||The efficiency of Si-solar cells has its limitation due to the intrinsic properties of Si, such as indirect bandgap with low absorption coefficient and a bandgap of 1.1 eV, which cause missing the lower energy portion of the solar spectrum and a lower efficiency for higher energy portion also. In contrast, the InGaN-based solar cells attract extensive attention nowadays mainly because they have direct bandgaps which can be tuned from 0.65 eV to 3.4 eV by varying the indium composition. InGaN solar cells have a wide range of absorption spectrum and a good potential for high efficiency solar cell with high absorption coefficient.|
For the consideration of solar cells efficiency, there is about 20 to 40 percent power loss due to the reflection from the surface and therefore, reducing the reflection from the surface of InGaN solar cells is very important in enhancing the device efficiency. In this work, subwavelength structures (SWS) on top of the device structure are investigated. Nanosphere lithographic technique is employed to create the SWSs to reduce the reflection experimentally. Also, computer model simulations are performed to optimize the SWS and analyze the device performance.

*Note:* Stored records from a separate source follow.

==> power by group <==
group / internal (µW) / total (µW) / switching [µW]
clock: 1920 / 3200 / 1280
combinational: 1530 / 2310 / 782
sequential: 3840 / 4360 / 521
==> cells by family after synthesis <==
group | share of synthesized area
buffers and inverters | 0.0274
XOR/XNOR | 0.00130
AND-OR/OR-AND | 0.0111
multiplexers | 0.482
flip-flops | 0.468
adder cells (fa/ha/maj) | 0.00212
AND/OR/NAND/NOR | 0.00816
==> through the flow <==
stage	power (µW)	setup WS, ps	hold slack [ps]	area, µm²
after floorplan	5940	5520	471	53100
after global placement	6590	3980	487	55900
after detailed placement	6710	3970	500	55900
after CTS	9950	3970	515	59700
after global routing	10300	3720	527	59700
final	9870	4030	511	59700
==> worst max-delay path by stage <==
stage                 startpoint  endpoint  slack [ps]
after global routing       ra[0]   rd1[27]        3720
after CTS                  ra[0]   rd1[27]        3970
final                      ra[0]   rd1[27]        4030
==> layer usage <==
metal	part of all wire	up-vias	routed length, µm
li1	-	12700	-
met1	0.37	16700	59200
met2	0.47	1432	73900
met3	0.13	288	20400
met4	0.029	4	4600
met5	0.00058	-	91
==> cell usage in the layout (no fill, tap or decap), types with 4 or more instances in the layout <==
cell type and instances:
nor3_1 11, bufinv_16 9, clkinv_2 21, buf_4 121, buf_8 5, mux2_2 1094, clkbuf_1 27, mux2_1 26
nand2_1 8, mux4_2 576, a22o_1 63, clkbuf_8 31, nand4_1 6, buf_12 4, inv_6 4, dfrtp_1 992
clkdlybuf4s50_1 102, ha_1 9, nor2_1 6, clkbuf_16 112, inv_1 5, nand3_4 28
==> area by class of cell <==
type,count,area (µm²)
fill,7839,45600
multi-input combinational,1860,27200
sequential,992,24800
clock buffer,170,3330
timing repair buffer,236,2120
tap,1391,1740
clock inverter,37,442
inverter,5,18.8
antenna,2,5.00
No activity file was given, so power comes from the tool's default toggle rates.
==> ./design.v <==
`default_nettype none
module rob (
    input  wire                        clk,
    input  wire                        rst_n,
    input  wire                        i_stall,
    input  wire                        i_dp_vld_1,
    input  wire [6-1:0]     i_dp_ptr_1,
    input  wire                        i_dp_rd_wr_en_1,
    input  wire [5-1:0]    i_dp_rd_wr_addr_1,
    input  wire                        i_dp_is_st_1,
    input  wire                        i_dp_is_br_1,
    input  wire [32-1:0]   i_dp_pc_1,
    input  wire [10-1:0]   i_dp_ghr_1,
    input  wire                        i_dp_vld_2,
    input  wire [6-1:0]     i_dp_ptr_2,
    input  wire                        i_dp_rd_wr_en_2,
    input  wire [5-1:0]    i_dp_rd_wr_addr_2,
    input  wire                        i_dp_is_st_2,
    input  wire                        i_dp_is_br_2,
    input  wire [32-1:0]   i_dp_pc_2,
    input  wire [10-1:0]   i_dp_ghr_2,
    input  wire [6-1:0]     i_ex_alu_rrftag,
    input  wire                        i_exfin_alu,
    input  wire [6-1:0]     i_ex_mul_rrftag,
    input  wire                        i_exfin_mul,
    input  wire [6-1:0]     i_ex_ld_rrftag, 
    input  wire                        i_exfin_ld, 
    input  wire [6-1:0]     i_ex_st_rrftag, 
    input  wire                        i_exfin_st,
    input  wire [6-1:0]     i_ex_br_rrftag, 
    input  wire                        i_exfin_br,
    input  wire [32-1:0]   i_exfin_br_jmpaddr, 
    input  wire                        i_exfin_br_jmpcond,  
    output wire [2-1:0]   o_com_num,
    output wire                        o_com_vld_1,
    output wire [6-1:0]     o_com_ptr_1,
    output wire                        o_com_rd_wr_en_1,
    output wire [5-1:0]    o_com_rd_wr_addr_1,
    output wire                        o_com_vld_2,
    output wire [6-1:0]     o_com_ptr_2,
    output wire                        o_com_rd_wr_en_2,
    output wire [5-1:0]    o_com_rd_wr_addr_2,
    output wire                        o_com_st,
    output wire                        o_com_br,
    output wire [32-1:0]   o_com_pc,
    output wire [10-1:0]   o_com_ghr,
    output wire [32-1:0]   o_com_jmpaddr,
    output wire                        o_com_jmpcond
);
    reg  [6-1:0]   com_ptr;
    reg  [64-1:0]   finish;
    reg  [64-1:0]   rd_wr_en;
    reg  [5-1:0]  rd_wr_addr [0:64-1];
    reg  [64-1:0]   is_st;
    reg  [64-1:0]   is_br;
    reg  [32-1:0] pc [0:64-1];
    reg  [10-1:0] ghr [0:64-1];
    reg  [32-1:0] jmpaddr [0:64-1];
    reg  [64-1:0]   jmpcond;  
    wire com_ptr_finish_1;
    wire com_ptr_finish_2;
    assign o_com_ptr_1      = com_ptr;
    assign o_com_ptr_2      = com_ptr + 'd1;
    assign com_ptr_finish_1 = finish[o_com_ptr_1];
    assign com_ptr_finish_2 = finish[o_com_ptr_2];
    always @(posedge clk) begin
        if (!rst_n) begin
            com_ptr <= 'd0;
        end else begin
            com_ptr <= com_ptr + o_com_vld_1 + o_com_vld_2;
        end
    end
    always @(posedge clk) begin
        if (!rst_n) begin
            finish <= 'd0;
        end else begin
            if (i_stall) begin  
                finish[i_dp_ptr_1] <= finish[i_dp_ptr_1];
                finish[i_dp_ptr_2] <= finish[i_dp_ptr_2];
            end else begin
                if (i_dp_vld_1) begin
                    finish[i_dp_ptr_1] <= 'd0;
                end
                if (i_dp_vld_2) begin
                    finish[i_dp_ptr_2] <= 'd0;
                end     
            end  
            if (i_exfin_alu) begin
                finish[i_ex_alu_rrftag] <= 'd1;
            end
            if (i_exfin_mul) begin
                finish[i_ex_mul_rrftag] <= 'd1;
            end
            if (i_exfin_ld) begin
                finish[i_ex_ld_rrftag] <= 'd1;
            end
            if (i_exfin_st) begin
                finish[i_ex_st_rrftag] <= 'd1;
            end
            if (i_exfin_br) begin
                finish[i_ex_br_rrftag] <= 'd1;
            end
        end
    end
    always @(posedge clk) begin
        if (i_stall) begin
        end else begin
            if (i_dp_vld_1) begin
                rd_wr_en[i_dp_ptr_1]   <= i_dp_rd_wr_en_1;
                rd_wr_addr[i_dp_ptr_1] <= i_dp_rd_wr_addr_1;
                is_st[i_dp_ptr_1]      <= i_dp_is_st_1;
                is_br[i_dp_ptr_1]      <= i_dp_is_br_1;
                pc[i_dp_ptr_1]         <= i_dp_pc_1;
                ghr[i_dp_ptr_1]        <= i_dp_ghr_1;
            end
            if (i_dp_vld_2) begin
                rd_wr_en[i_dp_ptr_2]   <= i_dp_rd_wr_en_2;
                rd_wr_addr[i_dp_ptr_2] <= i_dp_rd_wr_addr_2;
                is_st[i_dp_ptr_2]      <= i_dp_is_st_2;
                is_br[i_dp_ptr_2]      <= i_dp_is_br_2;
                pc[i_dp_ptr_2]         <= i_dp_pc_2;
                ghr[i_dp_ptr_2]        <= i_dp_ghr_2;
            end     
            if (i_exfin_br) begin
                jmpaddr[i_ex_br_rrftag] <= i_exfin_br_jmpaddr;
                jmpcond[i_ex_br_rrftag] <= i_exfin_br_jmpcond;
            end
        end      
    end
    assign o_com_num          = {1'b0, o_com_vld_1} + {1'b0, o_com_vld_2};
    assign o_com_vld_1        = com_ptr_finish_1; 
    assign o_com_rd_wr_en_1   = rd_wr_en[o_com_ptr_1];
    assign o_com_rd_wr_addr_1 = rd_wr_addr[o_com_ptr_1];
    assign o_com_vld_2        = com_ptr_finish_1 && com_ptr_finish_2 && (!is_st[o_com_ptr_1]) && (!is_br[o_com_ptr_1]); 
    assign o_com_rd_wr_en_2   = rd_wr_en[o_com_ptr_2];
    assign o_com_rd_wr_addr_2 = rd_wr_addr[o_com_ptr_2];
    assign o_com_st           = (o_com_vld_1 && is_st[o_com_ptr_1]) || (o_com_vld_2 && is_st[o_com_ptr_2]);
    assign o_com_br           = (o_com_vld_1 && is_br[o_com_ptr_1]) || (o_com_vld_2 && is_br[o_com_ptr_2]); 
    assign o_com_pc           = is_br[o_com_ptr_1] ? i_dp_pc_1 : i_dp_pc_2;
    assign o_com_ghr          = is_br[o_com_ptr_1] ? ghr[o_com_ptr_1] : ghr[o_com_ptr_2];
    assign o_com_jmpaddr      = is_br[o_com_ptr_1] ? jmpaddr[o_com_ptr_1] : jmpaddr[o_com_ptr_2];
    assign o_com_jmpcond      = is_br[o_com_ptr_1] ? jmpcond[o_com_ptr_1] : jmpcond[o_com_ptr_2];
endmodule
`default_nettype wire
**./design.v**
```verilog
module compare_8float (
    input wire [15:0] data, x1, x2, x3, x4, x5, x6, x7, x8,  
    input wire [15:0] m1, m2, m3, m4, m5, m6, m7, m8, m9,
    input wire [15:0] c1, c2, c3, c4, c5, c6, c7, c8, c9,
    input wire clk,
    input wire reset,
    output reg [15:0] m, c
);
    reg [7:0] flag;
    wire data_sign = data[15];
    wire [14:0] data_mag = data[14:0];
    wire x1_sign = x1[15];
    wire [14:0] x1_mag = x1[14:0];
    wire x2_sign = x2[15];
    wire [14:0] x2_mag = x2[14:0];
    wire x3_sign = x3[15];
    wire [14:0] x3_mag = x3[14:0];
    wire x4_sign = x4[15];
    wire [14:0] x4_mag = x4[14:0];
    wire x5_sign = x5[15];
    wire [14:0] x5_mag = x5[14:0];
    wire x6_sign = x6[15];
    wire [14:0] x6_mag = x6[14:0];
    wire x7_sign = x7[15];
    wire [14:0] x7_mag = x7[14:0];
    wire x8_sign = x8[15];
    wire [14:0] x8_mag = x8[14:0];
    function compare_sign_mag;
        input sign_a, sign_b;
        input [14:0] mag_a, mag_b;
        begin
            if (sign_a != sign_b) begin
                compare_sign_mag = (sign_a > sign_b);   
            end else begin
                if (sign_a == 1'b1) begin
                    compare_sign_mag = (mag_a > mag_b);
                end else begin
                    compare_sign_mag = (mag_a < mag_b);
                end
            end
        end
    endfunction
    always @(posedge clk or posedge reset) begin
        if (reset) begin
            flag <= 8'b0;
        end else begin
            flag[0] <= compare_sign_mag(data_sign, x1_sign, data_mag, x1_mag);  
            flag[1] <= compare_sign_mag(data_sign, x2_sign, data_mag, x2_mag);  
            flag[2] <= compare_sign_mag(data_sign, x3_sign, data_mag, x3_mag);  
            flag[3] <= compare_sign_mag(data_sign, x4_sign, data_mag, x4_mag);  
            flag[4] <= compare_sign_mag(data_sign, x5_sign, data_mag, x5_mag);  
            flag[5] <= compare_sign_mag(data_sign, x6_sign, data_mag, x6_mag);  
            flag[6] <= compare_sign_mag(data_sign, x7_sign, data_mag, x7_mag);  
            flag[7] <= compare_sign_mag(data_sign, x8_sign, data_mag, x8_mag);  
        end
    end
    always @(posedge clk or posedge reset) begin
        if (reset) begin
            m <= 16'h0000;
            c <= 16'h0000;
        end else begin
            if (flag[3]) begin
                if (flag[1]) begin
                    if (flag[0]) begin
                        m <= m1;
                        c <= c1;
                    end else begin
                        m <= m2;
                        c <= c2;
                    end
                end else begin
                    if (flag[2]) begin
                        m <= m3;
                        c <= c3;
                    end else begin
                        m <= m4;
                        c <= c4;
                    end
                end
            end else begin
                if (flag[5]) begin
                    if(flag[4]) begin
                        m <= m5;
                        c <= c5;
                    end else begin
                        m <= m6;
                        c <= c6;
                    end
                end else begin
                    if(flag[6]) begin
                        m <= m7;
                        c <= c7;
                    end else begin
                        if (flag[7]) begin
                            m <= m8;
                            c <= c8;
                        end else begin
                            m <= m9;
                            c <= c9;
                        end
                    end
                end
            end
        end
    end
endmodule
module fixed_point_add #(parameter BITSIZE = 16) (
    input [BITSIZE-1:0] A,   
    input [BITSIZE-1:0] B,   
    output [BITSIZE-1:0] C   
);
    wire sign_A = A[BITSIZE-1];          
    wire sign_B = B[BITSIZE-1];          
    wire [BITSIZE-2:0] value_A = A[BITSIZE-2:0];  
    wire [BITSIZE-2:0] value_B = B[BITSIZE-2:0];  
    wire [BITSIZE-1:0] sum;
    wire result_sign;
    wire [BITSIZE-2:0] result_value;
    assign sum = (sign_A == sign_B) ? (value_A + value_B) : 
                 (value_A > value_B ? (value_A - value_B) : (value_B - value_A));
    assign result_sign = (sign_A == sign_B) ? sign_A : (value_A > value_B ? sign_A : sign_B);
    wire overflow = (sign_A == sign_B) && ((sum[BITSIZE-1]));
    assign result_value = overflow ? {BITSIZE-1{1'b1}} : sum[BITSIZE-2:0];
    assign C = {result_sign, result_value};
endmodule
module fixed_point_multiply #(parameter BITSIZE = 16, parameter FRAC = 11 ) (
    input  [BITSIZE-1:0] A,   
    input  [BITSIZE-1:0] B,   
    output [BITSIZE-1:0] C    
);
    wire sign_A = A[BITSIZE-1];
    wire sign_B = B[BITSIZE-1];
    wire [BITSIZE-2:0] mag_A = A[BITSIZE-2:0];
    wire [BITSIZE-2:0] mag_B = B[BITSIZE-2:0];
    wire [(2*BITSIZE)-3:0] product_unsigned = mag_A * mag_B;
    wire [BITSIZE-2:0] normalized_product = product_unsigned[25:11];
    wire result_sign = sign_A ^ sign_B;  
    wire [6:0] overflow = 7'b1111111 & product_unsigned[(2*BITSIZE)-3:26];
    assign C = overflow ? {result_sign, 15'b111_1111_1111_1111} : {result_sign, normalized_product[BITSIZE-2:0]};  
endmodule
module softplus_8slice_piped
(
    input wire  [15:0] data_in,
    output wire [15:0] data_out,
    input clk,
    input reset
);
    reg [15:0] m1 = 16'b0000000000001010;
    reg [15:0] m2 = 16'b0000000001100011;
    reg [15:0] m3 = 16'b0000000100111000;
    reg [15:0] m4 = 16'b0000001001111110;
    reg [15:0] m5 = 16'b0000001111111111;
    reg [15:0] m6 = 16'b0000010110000001;
    reg [15:0] m7 = 16'b0000001110001110;
    reg [15:0] m8 = 16'b0000000110101001;
    reg [15:0] m9 = 16'b0000011111110101;
    reg [15:0] c1 = 16'b0000000001010000;
    reg [15:0] c2 = 16'b0000000110101010;
    reg [15:0] c3 = 16'b0000001110001111;
    reg [15:0] c4 = 16'b0000010100011100;
    reg [15:0] c5 = 16'b0000010110110001;
    reg [15:0] c6 = 16'b0000010100011100;
    reg [15:0] c7 = 16'b0000101010100111;
    reg [15:0] c8 = 16'b0000110001111011;
    reg [15:0] c9 = 16'b0000000001010001;
    reg [15:0] x1 = 16'b1001111100000000;
    reg [15:0] x2 = 16'b1001001000101001;
    reg [15:0] x3 = 16'b1000100110111111;
    reg [15:0] x4 = 16'b1000001100011011;
    reg [15:0] x5 = 16'b0000001100010100;
    reg [15:0] x6 = 16'b0000100111000101;
    reg [15:0] x7 = 16'b0001001000110101;
    reg [15:0] x8 = 16'b0001111011111000;
    reg [15:0] data_in_stage1, data_in_stage2;
    reg [15:0] m_out_stage1, c_out_stage1;
    reg [15:0] out_mul_stage2, c_out_stage2;
    wire [15:0] m_out, c_out;
    compare_8float custom_mux
    (
        .data  (data_in),
        .x1    (x1),
        .x2    (x2),
        .x3    (x3),
        .x4    (x4),
        .x5    (x5),
        .x6    (x6),
        .x7    (x7),
        .x8    (x8),
        .m1    (m1),
        .m2    (m2),
        .m3    (m3),
        .m4    (m4),
        .m5    (m5),
        .m6    (m6),
        .m7    (m7),
        .m8    (m8),
        .m9    (m9),
        .c1    (c1),
        .c2    (c2),
        .c3    (c3),
        .c4    (c4),
        .c5    (c5),
        .c6    (c6),
        .c7    (c7),
        .c8    (c8),
        .c9    (c9),
        .clk   (clk),
        .reset (reset),
        .m     (m_out),
        .c     (c_out)
    );
    always @(posedge clk or posedge reset) begin
        if (reset) begin
            data_in_stage1 <= 16'b0;
            m_out_stage1 <= 16'b0;
            c_out_stage1 <= 16'b0;
        end else begin
            data_in_stage1 <= data_in;
            m_out_stage1 <= m_out;
            c_out_stage1 <= c_out;
        end
    end
    wire [15:0] out_mul;
    fixed_point_multiply custom_mul
    (
        .A (data_in_stage1),
        .B (m_out_stage1),
        .C (out_mul)
    );
    always @(posedge clk or posedge reset) begin
        if (reset) begin
            data_in_stage2 <= 16'b0;
            out_mul_stage2 <= 16'b0;
            c_out_stage2 <= 16'b0;
        end else begin
            data_in_stage2 <= data_in_stage1;
            out_mul_stage2 <= out_mul;
            c_out_stage2 <= c_out_stage1;
        end
    end
    fixed_point_add custom_add
    (
        .A (out_mul_stage2),
        .B (c_out_stage2),
        .C (data_out)
    );
endmodule
```
**./run.sh**
```bash
#!/bin/bash
# OpenROAD 26Q1-2900-gdf79404cd8, Yosys 0.63+post, stock flow scripts
make -C /OpenROAD-flow-scripts/flow DESIGN_CONFIG=/design/flow/config.mk WORK_HOME=/design/flow/orfs finish
```
**./config.mk**
```make
export PLATFORM = sky130hd
export DESIGN_NAME = softplus_8slice_piped
export DESIGN_NICKNAME = softplus_8slice_piped
export VERILOG_FILES = /design/flow/design.v
export SDC_FILE = /design/flow/constraint.sdc
export NUM_CORES = 4
export LEC_CHECK = 1
export CORE_UTILIZATION = 40
```
**./constraint.sdc**
```tcl
current_design softplus_8slice_piped

set clk_period 9.6
set clk_io_pct 0.2

create_clock -name clk0 -period $clk_period [get_ports {clk}]

set non_clock_inputs [all_inputs -no_clocks]
set_input_delay [expr $clk_period * $clk_io_pct] -clock clk0 $non_clock_inputs
set_output_delay [expr $clk_period * $clk_io_pct] -clock clk0 [all_outputs]
```
==> ci_impl_report.md <==
## PnR job results

| Metric | Value |
|---|---|
| Leak pwr | `5.79 nW` |
| Fp_density | `40.6%` |
| Predominant post-synthesis flop cell | `dfrtp_1` |
| Area grow syn2layout | `8.74%` |
| Total Power | `4.07 mW` |
| Min-Delay Path Class | `register to register` |
| Power per standard cell area | `354 nW/um2` |
| Layout cells sized above 1 | `3.30%` |
| Dominant comb cell | `adder cells` |
| Clk buf depth | `2` |
| CTS sink cnt | `96` |
| Crit path launch type | `register` |
| Setup_tns | `0 ns` |
| Reg2Reg Capture Point | `out_mul_stage2[7]$_DFF_PP0_` |
| DR WL met2 | `9770 um` |
| CP cell instances | `and2_1 -> fa_1 -> inv_1 -> fa_1 -> inv_1 -> fa_1 -> inv_1 -> fa_1 -> inv_1 -> fa_1 -> inv_1 -> fa_1 -> inv_1 -> ha_1 -> nand3_1 -> o211ai_1 -> a21oi_1 -> a211o_1 -> nand2_1 -> a31o_2 -> a21oi_1 -> o21ai_0` |
| Worst path bufs/invs | `6` |
| GRT overflow | `0` |
| # rows | `59` |
| First-pass GRT wire length | `37000 um` |
| Synth Cell Area | `10600 um2` |
| Die width | `164 um` |
| Clk pin slew, worst setup/hold paths | `0.07 ns` |
| Ant. Diodes | `0` |
| Synth mux share | `1.13%` |
| Outcome | `finished, final reports clean` |
| Post-synth EDFFs | `0` |
| Max FO, Critical Path | `15` |
| Placed wire-length estimate | `18900 um` |
| Worst clock skew | `0.0105 ns` |
| DR DRC count | `0` |
| DIE AREA | `27100 um2` |
| Final number of setup-violating endpoints | `0` |
| Top cell excl fill/tap | `inv_1` |
| Worst-Margin Slew | `0.918 ns` |
| GP Congestion | `0.926` |
| Die span in y | `164 um` |
| Max-cap violations | `0` |
| Crit Path Category | `register to register` |
| WL final | `22500 um` |
| Fin crit share | `69.4%` |
| Number of synthesis warnings | `2` |
| Yosys cell count | `1129` |
| Fmax | `0.150 GHz` |
| Critical Path RT | `9.77 ns` |
| Fa+ha+maj area frac | `38.1%` |
| Post-synth seq share | `22.7%` |
| Post-Synthesis Cells | `1129` |
| Synth unique cells | `73` |
| Via count | `7297` |
| Highest routed layer | `met4` |
| Top Ports | `34` |
| Routed wl met3 | `1640 um` |
| Detailed Routing Iterations Pass 1 | `6` |
| Reg2reg path depth | `22` |
| Final hold violation count | `0` |
| RSZ-0062 raised after global routing | `false` |
| Most numerous logic cells after layout | `219 x inv_1, 131 x ha_1, 119 x fa_1` |
| Starting DRC count in detailed routing | `320` |
| Setup repair bufs after CTS | `0` |
| Top cells by area | `dfrtp_1 23%, fa_1 23%, ha_1 16%` |
| Hold Crit Depth | `0` |
| Flop2flop setup slack | `2.94 ns` |
| CTS-repair resized insts | `0` |
| Complex Gates by Area | `10.2%` |
| Initial antenna violation count | `0` |
| Slew HR | `38.8%` |
| Filler instances | `2521` |
| CTS tree | `done` |
| CP endpoint kind | `register` |
| Area leader, netlist | `dfrtp_1` |
| Skew-Pair Late Insertion Delay | `0.35 ns` |
| Synth flops | `96` |
| Final min period | `6.66 ns` |
| Detail-routed via count per cell | `4.90` |
| Detail Route Antenna Nets | `0` |
| GRT Util Overall | `18.4%` |
| Core ar. | `26000 um2` |
| CP max-delay cell | `a21oi_1` |
| Hold Buf Count CTS | `0` |
| Syn avg cell area | `9.35 um2` |
| Xor/xnor share | `1.66%` |
| Simple share | `16.9%` |
| CTS H-tree depth | `3` |
| Delay-heaviest family, CP | `adder cells` |
| TritonCTS buffer count | `9` |
| Min-delay src | `custom_mux.m[10]$_DFF_PP0_` |
| Async set or reset register ratio after synthesis | `100%` |
| Largest net degree at the start of global routing | `60` |
| Vias in the first global route | `7333` |
| Reg-to-Reg Start | `m_out_stage1[5]$_DFF_PP0_` |
| Routed len/inst | `15.1 um` |
| Met1 WL | `10600 um` |
| Max stage delay on crit path | `0.73 ns` |
| Slew Viols, Final | `0` |
| Peak supply drop | `0.185 mV` |
| Dominant cell area share | `22.7%` |
| Tool warning count | `53` |
| Hold path endpoint | `m_out_stage1[10]$_DFF_PP0_` |
| Port Buffers | `33` |
| Clock Tree Root | `clkbuf_16` |
| Yosys Chip Area | `10600 um2` |
| Worst Path Arrival | `6.83 ns` |
==> cells by family after synthesis <==
family | Yosys count
AND/OR/NAND/NOR | 343
adder cells (fa/ha/maj) | 250
buffers and inverters | 249
AND-OR/OR-AND | 160
flip-flops | 96
XOR/XNOR | 20
multiplexers | 11
==> stage by stage <==
stage	cell area [um2]	utilization [%]	hold WS (ns)	setup slack, ns	std cells
floorplan	10600	-	0.331	3.74	1129
global placement	11200	43.1	0.332	2.98	1472
detailed placement	11200	43.1	0.335	2.89	1472
CTS	11500	44.2	0.350	2.87	1488
global route	11500	44.2	0.359	2.47	1488
finish	11500	44.2	0.348	2.94	1488
==> where the power goes <==
group	total, mW	switching (mW)	internal (mW)
Combinational	3.15	1.75	1.40
Sequential	0.577	0.0783	0.499
Clock	0.340	0.157	0.182
Total	4.07	1.99	2.08
==> how the worst max path moves through the flow <==
stage | startpoint | endpoint | cells after the start
global route | m_out_stage1[5]$_DFF_PP0_ | out_mul_stage2[7]$_DFF_PP0_ | 22
CTS | m_out_stage1[5]$_DFF_PP0_ | out_mul_stage2[7]$_DFF_PP0_ | 22
finish | m_out_stage1[5]$_DFF_PP0_ | out_mul_stage2[7]$_DFF_PP0_ | 22
==> state kept, by name (all words and copies together) (netlist names) <==
name,flops
c_out_stage2,12
custom_mux.m,10
c_out_stage1,12
out_mul_stage2,16
m_out_stage1,10
data_in_stage1,16
custom_mux.flag,8
custom_mux.c,12
==> metal layers <==
metal / vias to the layer above / track usage (%)
met5: - / 0
met4: 0 / 2.88
met3: 28 / 5.86
met2: 162 / 27.3
met1: 3464 / 27.8
li1: 3643 / -
==> Yosys cell counts (6+ instances only) <==
cell and n:
a211oi_1 12, a21o_1 6, a21oi_1 47, a31oi_1 10
and2_1 107, and3_1 8, buf_2 8, clkbuf_1 16
dfrtp_1 96, fa_1 119, ha_1 131, inv_1 220
mux2i_1 7, nand2_1 100, nand2b_1 9, nand3_1 16
nor2_1 46, nor3_1 14, nor4_1 6, o211ai_1 8
o21a_1 9, o21ai_0 21, o21bai_1 10, o31ai_1 6
or3_1 9, xnor2_1 15
==> final cells by class <==
cell class | count | area (um2) | area share [%]
Clock buffer | 10 | 229 | 1.99
Clock inverter | 6 | 62.6 | 0.545
Inverter | 221 | 832 | 7.24
Multi-Input combinational cell | 784 | 7190 | 62.6
Sequential cell | 96 | 2400 | 20.9
Tap cell | 335 | 419 | 3.65
Timing Repair Buffer | 36 | 353 | 3.07
Power figures rest on the tool's default switching activity, not on a simulated workload.
module fixed_point_multiply #(parameter BITSIZE = 16, parameter FRAC = 11 ) (
    input  [BITSIZE-1:0] A,   
    input  [BITSIZE-1:0] B,   
    output [BITSIZE-1:0] C    
);
    wire sign_A = A[BITSIZE-1];
    wire sign_B = B[BITSIZE-1];
    wire [BITSIZE-2:0] mag_A = A[BITSIZE-2:0];
    wire [BITSIZE-2:0] mag_B = B[BITSIZE-2:0];
    wire [(2*BITSIZE)-3:0] product_unsigned = mag_A * mag_B;
    wire [BITSIZE-2:0] normalized_product = product_unsigned[25:11];
    wire result_sign = sign_A ^ sign_B;  
    wire [6:0] overflow = 7'b1111111 & product_unsigned[(2*BITSIZE)-3:26];
    assign C = overflow ? {result_sign, 15'b111_1111_1111_1111} : {result_sign, normalized_product[BITSIZE-2:0]};  
endmodule
--- flow/run.sh ---
#!/bin/bash
# OpenROAD 26Q1-2900-gdf79404cd8, Yosys 0.63+post, stock flow scripts
make -C /OpenROAD-flow-scripts/flow DESIGN_CONFIG=/design/flow/config.mk WORK_HOME=/design/flow/orfs finish
--- flow/config.mk ---
export PLATFORM = sky130hd
export DESIGN_NAME = decoder_fixed_point_pipeline
export DESIGN_NICKNAME = decoder_fixed_point_pipeline
export VERILOG_FILES = /design/flow/design.v
export SDC_FILE = /design/flow/constraint.sdc
export NUM_CORES = 4
export LEC_CHECK = 1
export CORE_UTILIZATION = 30
--- flow/constraint.sdc ---
current_design decoder_fixed_point_pipeline

set clk_period 12.9
set clk_io_pct 0.2

create_clock -name clk0 -period $clk_period [get_ports {clk}]

set non_clock_inputs [all_inputs -no_clocks]
set_input_delay [expr $clk_period * $clk_io_pct] -clock clk0 $non_clock_inputs
set_output_delay [expr $clk_period * $clk_io_pct] -clock clk0 [all_outputs]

With the reflectance spectrum obtained, a modified AM1.5G solar spectrum is created as the input of the next steps to calculate the various performance characteristics of a solar cell structure. Simulation software is run to yield the current density vs. voltage curve and to analyze the efficiency improvement with the SWS AR coating. Best SWS AR structures for InGaN-based solar cells are discussed. From the study, we find that GaN SWS is best AR structure for InGaN solar cells.